On dit que l’angoisse est une peur sans objet. On a peur de quelque chose de précis et on est angoissé par ce que l’on ne connait pas. Cette appréhension qu’on lie sur le regard de certains hommes ou de certaines femmes au moment où ils arrivent pour la première fois au club, je me suis fait une opinion personnelle de quelle elle est. Comme toute opinion, elle est sans doute juste et fausse.

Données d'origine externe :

`src/core_pkg.sv`:
```
// Widths, opcodes, ALU operation codes, buffer and credit sizes, FSM state codes
// and the instruction word union with its R, I and U views.
package core_pkg;

    // Data and instruction widths.
    localparam int XLEN       = 64;
    localparam int ILEN       = 32;
    localparam int REG_ADDR_W = 5;

    // ALU operation codes.
    localparam int ALU_OP_W = 4;
    localparam logic [ALU_OP_W-1:0] ALU_ADD    = 4'd0;
    localparam logic [ALU_OP_W-1:0] ALU_SUB    = 4'd1;
    localparam logic [ALU_OP_W-1:0] ALU_AND    = 4'd2;
    localparam logic [ALU_OP_W-1:0] ALU_OR     = 4'd3;
    localparam logic [ALU_OP_W-1:0] ALU_XOR    = 4'd4;
    localparam logic [ALU_OP_W-1:0] ALU_SLT    = 4'd5;
    localparam logic [ALU_OP_W-1:0] ALU_SLTU   = 4'd6;
    localparam logic [ALU_OP_W-1:0] ALU_SLL    = 4'd7;
    localparam logic [ALU_OP_W-1:0] ALU_SRL    = 4'd8;
    localparam logic [ALU_OP_W-1:0] ALU_SRA    = 4'd9;
    localparam logic [ALU_OP_W-1:0] ALU_PASS_B = 4'd10;

    // Major opcodes.
    localparam logic [6:0] OPC_OP     = 7'b0110011;
    localparam logic [6:0] OPC_OP_IMM = 7'b0010011;
    localparam logic [6:0] OPC_LUI    = 7'b0110111;

    // Instruction buffer depth, also the source's initial credit count.
    localparam int INSTR_FIFO_DEPTH = 4;
    localparam int INSTR_PTR_W      = $clog2(INSTR_FIFO_DEPTH);

    // Commit records in flight before a credit returns.
    localparam int COMMIT_CREDITS = 2;
    localparam int COMMIT_CNT_W   = $clog2(COMMIT_CREDITS + 1);

    // Execution FSM states.
    localparam int ST_W = 2;
    localparam logic [ST_W-1:0] ST_IDLE    = 2'd0;
    localparam logic [ST_W-1:0] ST_DECODE  = 2'd1;
    localparam logic [ST_W-1:0] ST_EXECUTE = 2'd2;
    localparam logic [ST_W-1:0] ST_COMMIT  = 2'd3;

    // One instruction word, three decodings.
    typedef union packed {
        struct packed {
            logic [6:0]            funct7;
            logic [REG_ADDR_W-1:0] rs2;
            logic [REG_ADDR_W-1:0] rs1;
            logic [2:0]            funct3;
            logic [REG_ADDR_W-1:0] rd;
            logic [6:0]            opcode;
        } r;
        struct packed {
            logic [11:0]           imm;
            logic [REG_ADDR_W-1:0] rs1;
            logic [2:0]            funct3;
            logic [REG_ADDR_W-1:0] rd;
            logic [6:0]            opcode;
        } i;
        struct packed {
            logic [19:0]           imm;
            logic [REG_ADDR_W-1:0] rd;
            logic [6:0]            opcode;
        } u;
    } instr_u;

endpackage

```
`src/commit_port.sv`:
```
// Commit credit counter and the registered commit record.
`timescale 1ns/1ns

module commit_port import core_pkg::*; (
    input  logic                  clk,
    input  logic                  i_rst_n,
    input  logic                  i_commit_req,
    input  logic [REG_ADDR_W-1:0] i_rd,
    input  logic [XLEN-1:0]       i_value,
    input  logic                  i_illegal,
    input  logic                  i_commit_credit,
    output logic                  o_accept,
    output logic                  o_commit_valid,
    output logic [REG_ADDR_W-1:0] o_commit_rd,
    output logic [XLEN-1:0]       o_commit_value,
    output logic                  o_commit_illegal
);

    logic [COMMIT_CNT_W-1:0] credits;

    // Take a record only while the sink has room.
    assign o_accept = i_commit_req && (credits != '0);

    always_ff @(posedge clk or negedge i_rst_n) begin
        if (!i_rst_n) begin
            credits        <= COMMIT_CNT_W'(COMMIT_CREDITS);
            o_commit_valid <= 1'b0;
        end else begin
            case ({o_accept, i_commit_credit})
                2'b10:   credits <= credits - 1'b1;
                2'b01:   credits <= credits + 1'b1;
                default: credits <= credits;
            endcase
            o_commit_valid <= o_accept;
        end
    end

    // Record fields.
    always_ff @(posedge clk) begin
        if (o_accept) begin
            o_commit_rd      <= i_rd;
            o_commit_value   <= i_value;
            o_commit_illegal <= i_illegal;
        end
    end

endmodule

```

Mon opinion est que le novice est angoissé face au mystère insondable du sadisme. Et son angoisse sera vite rassurée et apaisée car dans un club bdsm digne de ce nom, on trouve beaucoup de choses mais pas de sadisme.
Je m’explique.
Nous avons tous en nous des images culturels évocatrices du sado-masochisme, qui se sont sédimentées sur nos âmes et l’ont façonnée. Des images de flagellations , de fers rouges, de cages moyenâgeuses, de séances de tortures de l’inquisition, de cris effrayants remontant des profondeurs de l’enfer. Ces images nous ont évoqués nos pires craintes, nous les avons redouté par dessus tout et elles ont accompagnées nos cauchemars. Pire encore nous savons tous combien l’être humain sait être réellement cruel avec son prochain. Cette cruauté, nous le savons, n’est pas qu’un fantasme. Les pervers sadiques existent, nous en côtoyons depuis notre enfance. Parfois pour certains d’entre nous la rencontre fut même cruelle laissant des cicatrices sur les corps et-ou les âmes.

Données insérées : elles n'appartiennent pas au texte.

`src/core_pkg.sv`:
```
// Widths, opcodes, ALU operation codes, buffer and credit sizes, FSM state codes
// and the instruction word union with its R, I and U views.
package core_pkg;

    // Data and instruction widths.
    localparam int XLEN       = 64;
    localparam int ILEN       = 32;
    localparam int REG_ADDR_W = 5;

    // ALU operation codes.
    localparam int ALU_OP_W = 4;
    localparam logic [ALU_OP_W-1:0] ALU_ADD    = 4'd0;
    localparam logic [ALU_OP_W-1:0] ALU_SUB    = 4'd1;
    localparam logic [ALU_OP_W-1:0] ALU_AND    = 4'd2;
    localparam logic [ALU_OP_W-1:0] ALU_OR     = 4'd3;
    localparam logic [ALU_OP_W-1:0] ALU_XOR    = 4'd4;
    localparam logic [ALU_OP_W-1:0] ALU_SLT    = 4'd5;
    localparam logic [ALU_OP_W-1:0] ALU_SLTU   = 4'd6;
    localparam logic [ALU_OP_W-1:0] ALU_SLL    = 4'd7;
    localparam logic [ALU_OP_W-1:0] ALU_SRL    = 4'd8;
    localparam logic [ALU_OP_W-1:0] ALU_SRA    = 4'd9;
    localparam logic [ALU_OP_W-1:0] ALU_PASS_B = 4'd10;

    // Major opcodes.
    localparam logic [6:0] OPC_OP     = 7'b0110011;
    localparam logic [6:0] OPC_OP_IMM = 7'b0010011;
    localparam logic [6:0] OPC_LUI    = 7'b0110111;

    // Instruction buffer depth, also the source's initial credit count.
    localparam int INSTR_FIFO_DEPTH = 4;
    localparam int INSTR_PTR_W      = $clog2(INSTR_FIFO_DEPTH);

    // Commit records in flight before a credit returns.
    localparam int COMMIT_CREDITS = 2;
    localparam int COMMIT_CNT_W   = $clog2(COMMIT_CREDITS + 1);

    // Execution FSM states.
    localparam int ST_W = 2;
    localparam logic [ST_W-1:0] ST_IDLE    = 2'd0;
    localparam logic [ST_W-1:0] ST_DECODE  = 2'd1;
    localparam logic [ST_W-1:0] ST_EXECUTE = 2'd2;
    localparam logic [ST_W-1:0] ST_COMMIT  = 2'd3;

    // One instruction word, three decodings.
    typedef union packed {
        struct packed {
            logic [6:0]            funct7;
            logic [REG_ADDR_W-1:0] rs2;
            logic [REG_ADDR_W-1:0] rs1;
            logic [2:0]            funct3;
            logic [REG_ADDR_W-1:0] rd;
            logic [6:0]            opcode;
        } r;
        struct packed {
            logic [11:0]           imm;
            logic [REG_ADDR_W-1:0] rs1;
            logic [2:0]            funct3;
            logic [REG_ADDR_W-1:0] rd;
            logic [6:0]            opcode;
        } i;
        struct packed {
            logic [19:0]           imm;
            logic [REG_ADDR_W-1:0] rd;
            logic [6:0]            opcode;
        } u;
    } instr_u;

endpackage

```
`src/instr_buffer.sv`:
```
// Instruction FIFO on the input stream.
// Returns one credit to the source per word popped.
`timescale 1ns/1ns

module instr_buffer import core_pkg::*; (
    input  logic   clk,
    input  logic   i_rst_n,
    input  logic   i_instr_valid,
    input  instr_u i_instr,
    input  logic   i_pop,
    output instr_u o_head,
    output logic   o_not_empty,
    output logic   o_instr_credit
);

    instr_u                 mem [INSTR_FIFO_DEPTH];
    logic [INSTR_PTR_W-1:0] wr_ptr;
    logic [INSTR_PTR_W-1:0] rd_ptr;
    logic [INSTR_PTR_W:0]   count;

    //------------------------------------------------------------
    // Storage.
    //------------------------------------------------------------
    always_ff @(posedge clk) begin
        if (i_instr_valid) begin
            mem[wr_ptr] <= i_instr;
        end
    end

    assign o_head      = mem[rd_ptr];
    assign o_not_empty = (count != '0);

    //------------------------------------------------------------
    // Pointers, occupancy and credit return.
    //------------------------------------------------------------
    // The source never writes without a credit, so no full check.
    always_ff @(posedge clk or negedge i_rst_n) begin
        if (!i_rst_n) begin
            wr_ptr         <= '0;
            rd_ptr         <= '0;
            count          <= '0;
            o_instr_credit <= 1'b0;
        end else begin
            if (i_instr_valid) begin
                wr_ptr <= wr_ptr + 1'b1;
            end
            if (i_pop) begin
                rd_ptr <= rd_ptr + 1'b1;
            end
            case ({i_instr_valid, i_pop})
                2'b10:   count <= count + 1'b1;
                2'b01:   count <= count - 1'b1;
                default: count <= count;
            endcase
            o_instr_credit <= i_pop;
        end
    end

endmodule

```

C’est cela que l’on craint lorsque l’on pénètre pour la première fois dans un club bdsm. Retrouver cette part sombre de l’être humain, rencontrer celui qui prend un plaisir pervers à voir souffrir. A voir souffrir réellement. Ce sont ces images de bourreaux cruels infligeant des sévices définitifs qui remontent du plus profond de l’âme des primo-visiteurs.
Cette vision a été théorisée. C’est la vision psychanalytique du sado-masochisme qui veut qu’au plaisir de souffrir réponde le plaisir de voir souffrir dans un entremêlement qui crée la relation. Je ne connais pas bien Sigmund Freud et nous avons eu d’autres différents dans d’autres circonstances mais il est fort probable que le brave Sigmund n’ait pas fréquenté les clubs SM de Vienne. En effet, le propre de la relation bdsm et qu’elle ne se construit pas sur une pulsion de mort. Dit plus communément, le bdsm ce n’est pas un bourreau qui rencontre un ou une suppliciée, ce sont deux personnes qui s’offrent l’une à l’autre dans deux rôles différents et bienveillants. Même si cette bienveillance prend le chemin de la discipline, de la douleur, de l’humiliation, ces modalités ne sont pas la destination ; la véritable destination c’est la bienveillance : l’amour. Osons le terme.
L’amour
Voilà pourquoi l’angoisse de la première visite s’estompe vite. Chacun découvre un monde sans bourreau où l’attention à autrui est même plus grande et développé que dans la plupart des clubs libertins. Un monde où chacun participe d’une même volonté d’accomplissement et d’épanouissement. L’inverse d’une pulsion de mort. l’Eros qui repousse le thanatos.
Au cours d’une soirée en club, des hommes et des femmes seront attachés, fouettés, flagellés, giflés, humiliés, abusés. Pour autant, la bienveillance étant là, ce qui en ressort avant tout, c’est une esthétique qui transcende notre appréhension pour le sadisme d’autrui.
Raison pour laquelle la peur de ne pas correspondre au lieu ou l’appréhension de ne pas être à la hauteur se dissipent très vite lors de cette première visite. Il reste cette immersion au sein d’un lieu hors du temps où se produit parfois une incroyable rencontre. La rencontre que l’on fait entre soi-même et celui que l’on a toujours été au plus profond de soi.